You can use aggregateByKey, if you can provide me more details like table schema i can give you a solution. You can also reduceByKey as well but you need to calculate sum and count in one step and in next step do sum/count in map.


#3

Hi, Thanks for the reply bro…Below is the table and my code for sum of revenue…Pls help me on finding avg…either using aggregatebykey or reducebykey…Thank you

val orderItems = sc.textFile("/public/retail_db/order_items")
val orderItemsMap = orderItems.
map(oi => (oi.split(",")(1).toInt, oi.split(",")(4).toFloat))
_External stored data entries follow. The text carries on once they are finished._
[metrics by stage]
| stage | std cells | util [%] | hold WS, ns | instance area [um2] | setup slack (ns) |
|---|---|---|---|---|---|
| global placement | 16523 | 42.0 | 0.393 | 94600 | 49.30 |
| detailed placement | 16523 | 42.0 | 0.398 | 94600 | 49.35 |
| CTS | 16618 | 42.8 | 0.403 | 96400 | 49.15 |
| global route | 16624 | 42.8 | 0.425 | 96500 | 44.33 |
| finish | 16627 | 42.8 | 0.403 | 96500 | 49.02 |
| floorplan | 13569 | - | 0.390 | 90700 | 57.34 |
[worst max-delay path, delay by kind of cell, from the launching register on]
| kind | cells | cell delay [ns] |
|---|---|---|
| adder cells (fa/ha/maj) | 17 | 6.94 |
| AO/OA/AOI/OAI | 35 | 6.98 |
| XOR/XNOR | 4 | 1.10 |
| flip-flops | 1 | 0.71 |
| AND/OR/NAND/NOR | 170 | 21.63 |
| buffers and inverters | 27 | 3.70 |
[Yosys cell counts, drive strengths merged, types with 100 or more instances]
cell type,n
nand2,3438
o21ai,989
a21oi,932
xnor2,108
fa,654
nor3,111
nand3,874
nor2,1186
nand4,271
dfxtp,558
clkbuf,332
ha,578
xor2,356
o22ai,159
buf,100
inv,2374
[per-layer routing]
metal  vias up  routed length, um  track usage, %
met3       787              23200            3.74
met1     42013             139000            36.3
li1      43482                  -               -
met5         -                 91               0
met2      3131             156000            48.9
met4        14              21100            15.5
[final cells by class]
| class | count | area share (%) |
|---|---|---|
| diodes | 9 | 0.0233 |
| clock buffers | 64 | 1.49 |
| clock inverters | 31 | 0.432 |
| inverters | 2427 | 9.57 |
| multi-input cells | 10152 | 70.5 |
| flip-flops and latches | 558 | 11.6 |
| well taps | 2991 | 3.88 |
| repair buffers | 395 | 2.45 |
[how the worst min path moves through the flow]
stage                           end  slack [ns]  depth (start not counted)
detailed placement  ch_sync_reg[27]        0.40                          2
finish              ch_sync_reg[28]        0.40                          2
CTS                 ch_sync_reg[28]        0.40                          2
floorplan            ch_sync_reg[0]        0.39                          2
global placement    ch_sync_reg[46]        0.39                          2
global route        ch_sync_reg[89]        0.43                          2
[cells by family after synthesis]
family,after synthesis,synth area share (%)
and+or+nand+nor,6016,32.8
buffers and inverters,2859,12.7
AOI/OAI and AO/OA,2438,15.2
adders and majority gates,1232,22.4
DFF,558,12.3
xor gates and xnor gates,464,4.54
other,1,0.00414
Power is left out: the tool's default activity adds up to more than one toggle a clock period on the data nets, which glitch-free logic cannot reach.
[src/pkg/psm_pkg.sv]
// Package of constants and types for the printer sensor monitor
package psm_pkg;

    // ****************************************************************
    // Timing
    // ****************************************************************
    localparam int unsigned CLK_HZ          = 200_000_000;
    localparam int unsigned SENSE_CYCLE_US  = 2_727_000;   // 2.727 s sensing cycle
    localparam longint     SENSE_CYCLE_CYC  = longint'(SENSE_CYCLE_US) * longint'(CLK_HZ / 1_000_000);
    localparam int unsigned STUCK_CYCLES    = 2;           // Cycles without change before alarm
    localparam longint     STUCK_CYC_DFLT   = SENSE_CYCLE_CYC * longint'(STUCK_CYCLES);
    localparam int unsigned LONG_ENC_DFLT   = 1_000_000;   // Long-encounter threshold, in clocks
    localparam int unsigned DEBOUNCE_COUNT  = 2;           // Consecutive samples to change status
    localparam int unsigned CNT_W           = 40;

    // ****************************************************************
    // Cassette size codes
    // ****************************************************************
    typedef enum logic [3:0] {
        PSM_SIZE_UNKNOWN,
        PSM_SIZE_LETTER,
        PSM_SIZE_EXECUTIVE,
        PSM_SIZE_A4,
        PSM_SIZE_LEGAL14,
        PSM_SIZE_LEGAL13,
        PSM_SIZE_B5,
        PSM_SIZE_A5,
        PSM_SIZE_A6_UNSUPPORTED
    } psm_size_t;

    // Switch patterns, first switch in bit 3
    localparam logic [3:0] SW_LETTER    = 4'h7;
    localparam logic [3:0] SW_EXECUTIVE = 4'h5;
    localparam logic [3:0] SW_A4        = 4'h3;
    localparam logic [3:0] SW_LEGAL14   = 4'he;
    localparam logic [3:0] SW_LEGAL13   = 4'hb;
    localparam logic [3:0] SW_B5        = 4'hd;
    localparam logic [3:0] SW_A5        = 4'hc;
    localparam logic [3:0] SW_A6        = 4'h9;

endpackage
orderItemsMap.take(5).foreach(println)

val revenuePerOrderId = orderItemsMap.
reduceByKey((total, revenue) => total + revenue)


#4

@Fayaz
reduceByKey:

val orderItems = sc.textFile("/public/retail_db/order_items")
val orderItemsMap = orderItems.map(oi => (oi.split(",")(1).toInt, (oi.split(",")(4).toFloat,1)))
val avgPerOrderId = orderItemsMap.reduceByKey((total, revenue) => (total._1+revenue._1,total._2+revenue._2)).map(i=>(i._1,i._2._1/i._2._2))

avgPerOrderId.take(5).foreach(println)

aggregateByKey:

val orderItems = sc.textFile("/public/retail_db/order_items")
val orderItemsMap = orderItems.map(oi => (oi.split(",")(1).toInt, oi.split(",")(4).toFloat))
val avgPerOrderId = orderItemsMap.aggregateByKey((0.0,0))((total, revenue) => (total._1+revenue,total._2+1),(v1,v2)=>(v1._1+v2._1,v1._2+v2._2)).map(i=>(i._1,i._2._1/i._2._2))

avgPerOrderId.take(5).foreach(println)

Code is tested on online Big Data cluster supported by https://labs.itversity.com


#5

thanks a lot bro :slight_smile: it helps me lot…apart from min,max,avg,sum => any other aggregations we perform?


#6

@Fayaz in exam point of view, count is important as well. Good Luck!!